После десерта они угостили меня рюмкой грушевого ликера. Большинство посетителей уже разошлись, только мужчина за столиком в углу пожелал еще раз кофе, так что я вполне могла присесть к ним за столик.
Архитектор направил на меня стекла своих очков. Наклонив корпус вперед, он внушительно сообщил, что с домом пришлось повозиться — расширили оконный проем в кухне, подняли потолок в комнате на втором этаже, утеплили пол в ванной, побелили стены и выкрасили в голубой цвет двери.
— Извините, — я встала и подошла, улыбаясь, к столику в углу. — Вы что-то хотели, месье?
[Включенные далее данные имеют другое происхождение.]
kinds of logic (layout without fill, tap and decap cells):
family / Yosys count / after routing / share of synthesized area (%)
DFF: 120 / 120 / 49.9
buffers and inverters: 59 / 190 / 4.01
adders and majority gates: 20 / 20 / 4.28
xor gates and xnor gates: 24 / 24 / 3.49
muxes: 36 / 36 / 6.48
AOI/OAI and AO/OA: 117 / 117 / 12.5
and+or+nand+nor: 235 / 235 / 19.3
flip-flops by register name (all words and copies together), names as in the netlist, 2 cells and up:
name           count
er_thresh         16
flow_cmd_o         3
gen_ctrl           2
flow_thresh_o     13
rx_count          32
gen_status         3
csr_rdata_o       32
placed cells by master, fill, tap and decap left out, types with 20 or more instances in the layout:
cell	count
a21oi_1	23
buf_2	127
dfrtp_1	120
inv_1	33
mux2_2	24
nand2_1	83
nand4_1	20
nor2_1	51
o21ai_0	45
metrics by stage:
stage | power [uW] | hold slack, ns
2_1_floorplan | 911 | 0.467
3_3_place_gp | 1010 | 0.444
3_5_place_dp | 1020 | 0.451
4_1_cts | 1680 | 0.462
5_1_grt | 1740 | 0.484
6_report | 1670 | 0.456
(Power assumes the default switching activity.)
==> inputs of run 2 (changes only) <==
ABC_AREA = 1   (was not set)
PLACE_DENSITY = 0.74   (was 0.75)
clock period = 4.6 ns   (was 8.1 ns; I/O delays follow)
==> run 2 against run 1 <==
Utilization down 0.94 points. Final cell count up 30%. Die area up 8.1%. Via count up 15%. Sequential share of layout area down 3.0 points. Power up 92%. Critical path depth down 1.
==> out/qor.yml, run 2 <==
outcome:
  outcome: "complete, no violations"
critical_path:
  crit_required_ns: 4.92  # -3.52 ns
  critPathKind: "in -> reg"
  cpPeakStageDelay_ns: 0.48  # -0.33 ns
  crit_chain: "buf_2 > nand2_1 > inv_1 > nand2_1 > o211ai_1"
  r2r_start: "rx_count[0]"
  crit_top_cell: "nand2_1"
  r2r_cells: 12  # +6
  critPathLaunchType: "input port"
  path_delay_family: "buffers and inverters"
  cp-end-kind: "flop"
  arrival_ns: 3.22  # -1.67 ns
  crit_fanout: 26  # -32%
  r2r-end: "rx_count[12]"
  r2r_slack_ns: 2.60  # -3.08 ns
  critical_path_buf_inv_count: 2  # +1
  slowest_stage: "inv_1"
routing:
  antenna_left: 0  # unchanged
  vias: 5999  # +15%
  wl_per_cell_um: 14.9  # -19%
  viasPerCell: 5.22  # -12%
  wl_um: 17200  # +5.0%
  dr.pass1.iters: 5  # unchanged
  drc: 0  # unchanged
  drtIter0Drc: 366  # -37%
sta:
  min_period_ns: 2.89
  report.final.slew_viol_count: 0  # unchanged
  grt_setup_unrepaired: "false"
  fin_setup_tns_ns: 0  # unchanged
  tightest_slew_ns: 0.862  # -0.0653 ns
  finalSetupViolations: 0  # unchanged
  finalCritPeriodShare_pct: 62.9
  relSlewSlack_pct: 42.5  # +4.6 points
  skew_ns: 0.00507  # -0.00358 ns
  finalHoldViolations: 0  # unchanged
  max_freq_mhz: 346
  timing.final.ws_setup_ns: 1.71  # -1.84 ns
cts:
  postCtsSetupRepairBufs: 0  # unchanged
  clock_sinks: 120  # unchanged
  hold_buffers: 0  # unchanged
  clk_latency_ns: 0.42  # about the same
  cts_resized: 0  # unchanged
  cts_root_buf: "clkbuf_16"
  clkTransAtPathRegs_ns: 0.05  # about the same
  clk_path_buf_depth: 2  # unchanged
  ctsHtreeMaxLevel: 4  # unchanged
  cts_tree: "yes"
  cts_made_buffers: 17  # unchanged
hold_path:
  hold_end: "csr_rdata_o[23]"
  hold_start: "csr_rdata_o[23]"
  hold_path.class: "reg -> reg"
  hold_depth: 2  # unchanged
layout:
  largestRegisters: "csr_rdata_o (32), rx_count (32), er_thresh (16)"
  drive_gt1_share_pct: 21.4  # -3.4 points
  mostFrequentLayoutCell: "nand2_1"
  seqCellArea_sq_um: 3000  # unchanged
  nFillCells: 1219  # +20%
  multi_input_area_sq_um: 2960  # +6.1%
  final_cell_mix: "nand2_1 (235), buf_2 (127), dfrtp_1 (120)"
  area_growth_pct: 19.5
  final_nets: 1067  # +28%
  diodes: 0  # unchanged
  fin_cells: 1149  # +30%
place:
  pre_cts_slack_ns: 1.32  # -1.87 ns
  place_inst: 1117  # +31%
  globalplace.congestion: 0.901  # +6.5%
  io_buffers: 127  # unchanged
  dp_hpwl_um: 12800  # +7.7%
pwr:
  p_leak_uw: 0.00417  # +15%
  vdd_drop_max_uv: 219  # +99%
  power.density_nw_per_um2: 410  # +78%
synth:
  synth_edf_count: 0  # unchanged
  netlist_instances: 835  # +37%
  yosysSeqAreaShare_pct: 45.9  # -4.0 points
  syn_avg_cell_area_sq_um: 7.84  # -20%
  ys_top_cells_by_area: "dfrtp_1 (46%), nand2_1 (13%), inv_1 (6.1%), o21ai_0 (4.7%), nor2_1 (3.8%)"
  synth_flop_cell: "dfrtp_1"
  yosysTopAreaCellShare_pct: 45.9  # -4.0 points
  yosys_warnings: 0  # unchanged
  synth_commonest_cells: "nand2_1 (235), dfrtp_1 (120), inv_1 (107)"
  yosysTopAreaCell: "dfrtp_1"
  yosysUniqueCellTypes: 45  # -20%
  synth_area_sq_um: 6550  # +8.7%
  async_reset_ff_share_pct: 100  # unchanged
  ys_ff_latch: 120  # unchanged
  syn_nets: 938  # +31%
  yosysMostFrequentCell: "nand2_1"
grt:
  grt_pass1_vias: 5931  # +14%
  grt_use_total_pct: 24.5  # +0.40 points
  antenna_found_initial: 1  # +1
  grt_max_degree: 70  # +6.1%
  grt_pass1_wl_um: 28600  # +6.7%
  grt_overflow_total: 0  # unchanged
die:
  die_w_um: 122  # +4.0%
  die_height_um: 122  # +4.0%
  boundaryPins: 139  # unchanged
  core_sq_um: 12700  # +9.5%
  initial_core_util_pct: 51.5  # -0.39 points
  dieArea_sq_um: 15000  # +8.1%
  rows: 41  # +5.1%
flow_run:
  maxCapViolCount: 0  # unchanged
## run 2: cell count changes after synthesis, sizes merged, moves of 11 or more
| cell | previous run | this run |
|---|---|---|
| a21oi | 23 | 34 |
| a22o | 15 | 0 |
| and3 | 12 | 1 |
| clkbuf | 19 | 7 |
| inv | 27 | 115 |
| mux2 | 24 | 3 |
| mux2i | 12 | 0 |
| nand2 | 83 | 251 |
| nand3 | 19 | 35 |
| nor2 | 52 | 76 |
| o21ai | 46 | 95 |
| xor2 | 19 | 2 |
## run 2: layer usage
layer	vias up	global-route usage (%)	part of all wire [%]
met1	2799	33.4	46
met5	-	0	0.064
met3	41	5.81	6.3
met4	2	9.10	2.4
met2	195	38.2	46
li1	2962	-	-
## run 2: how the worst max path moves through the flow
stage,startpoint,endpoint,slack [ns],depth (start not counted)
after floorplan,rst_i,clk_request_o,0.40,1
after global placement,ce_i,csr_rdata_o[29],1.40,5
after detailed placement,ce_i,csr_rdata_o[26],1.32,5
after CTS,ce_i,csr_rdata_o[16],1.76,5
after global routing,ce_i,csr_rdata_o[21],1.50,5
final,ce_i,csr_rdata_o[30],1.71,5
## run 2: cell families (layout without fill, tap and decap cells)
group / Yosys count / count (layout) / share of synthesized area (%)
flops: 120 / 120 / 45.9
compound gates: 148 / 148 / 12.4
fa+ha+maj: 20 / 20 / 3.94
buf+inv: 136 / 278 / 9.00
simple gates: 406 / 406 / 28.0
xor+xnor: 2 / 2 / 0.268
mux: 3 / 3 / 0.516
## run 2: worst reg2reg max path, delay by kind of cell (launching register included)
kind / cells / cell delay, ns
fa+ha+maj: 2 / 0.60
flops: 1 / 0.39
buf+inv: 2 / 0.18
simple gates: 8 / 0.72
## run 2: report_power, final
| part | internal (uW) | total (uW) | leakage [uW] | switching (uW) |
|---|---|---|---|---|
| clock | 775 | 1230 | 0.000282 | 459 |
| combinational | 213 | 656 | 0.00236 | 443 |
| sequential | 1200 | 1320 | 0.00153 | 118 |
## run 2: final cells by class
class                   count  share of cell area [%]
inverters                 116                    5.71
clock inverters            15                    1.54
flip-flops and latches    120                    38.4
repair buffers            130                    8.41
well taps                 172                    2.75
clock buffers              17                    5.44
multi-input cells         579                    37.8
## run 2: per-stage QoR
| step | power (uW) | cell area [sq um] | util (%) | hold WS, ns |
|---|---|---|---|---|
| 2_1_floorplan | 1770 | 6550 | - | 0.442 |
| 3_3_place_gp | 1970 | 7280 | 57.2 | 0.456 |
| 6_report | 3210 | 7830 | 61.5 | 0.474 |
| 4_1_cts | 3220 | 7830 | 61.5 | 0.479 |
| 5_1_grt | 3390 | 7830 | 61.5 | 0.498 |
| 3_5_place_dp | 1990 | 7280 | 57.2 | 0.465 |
Но оказалось, что я ошиблась. Он не делал мне никакого знака. Немного удивленно посмотрел мне в глаза и, словно чтобы сделать мне приятное, заказал коньяк дорогой, малоизвестной марки. По его акценту я еще раньше догадалась, что он не из здешних мест.
Когда, придвинув стул и с выражением интереса на лице, я снова присела за столик дружной семейки, я слушала их уже не так внимательно. Что ж, замечательно, что они вычистили колодец во дворе, что под крышей вьют гнезда ласточки, что нет больше выгоревших на солнце голубых клеток для кроликов, только я сидела как на иголках. И пока жена архитектора загибала пальцы, перечисляя: «Фиолетовые георгины, японские розы, качели, песочница…», я беспокойно втягивала носом воздух — по залу в мою сторону потянулся, словно по узкому туннелю, острый запах табака, это веселило, будоражило — что-то будет? — промелькнула мысль: еще чуть-чуть, и я, забыв про приличия, повернусь в его сторону.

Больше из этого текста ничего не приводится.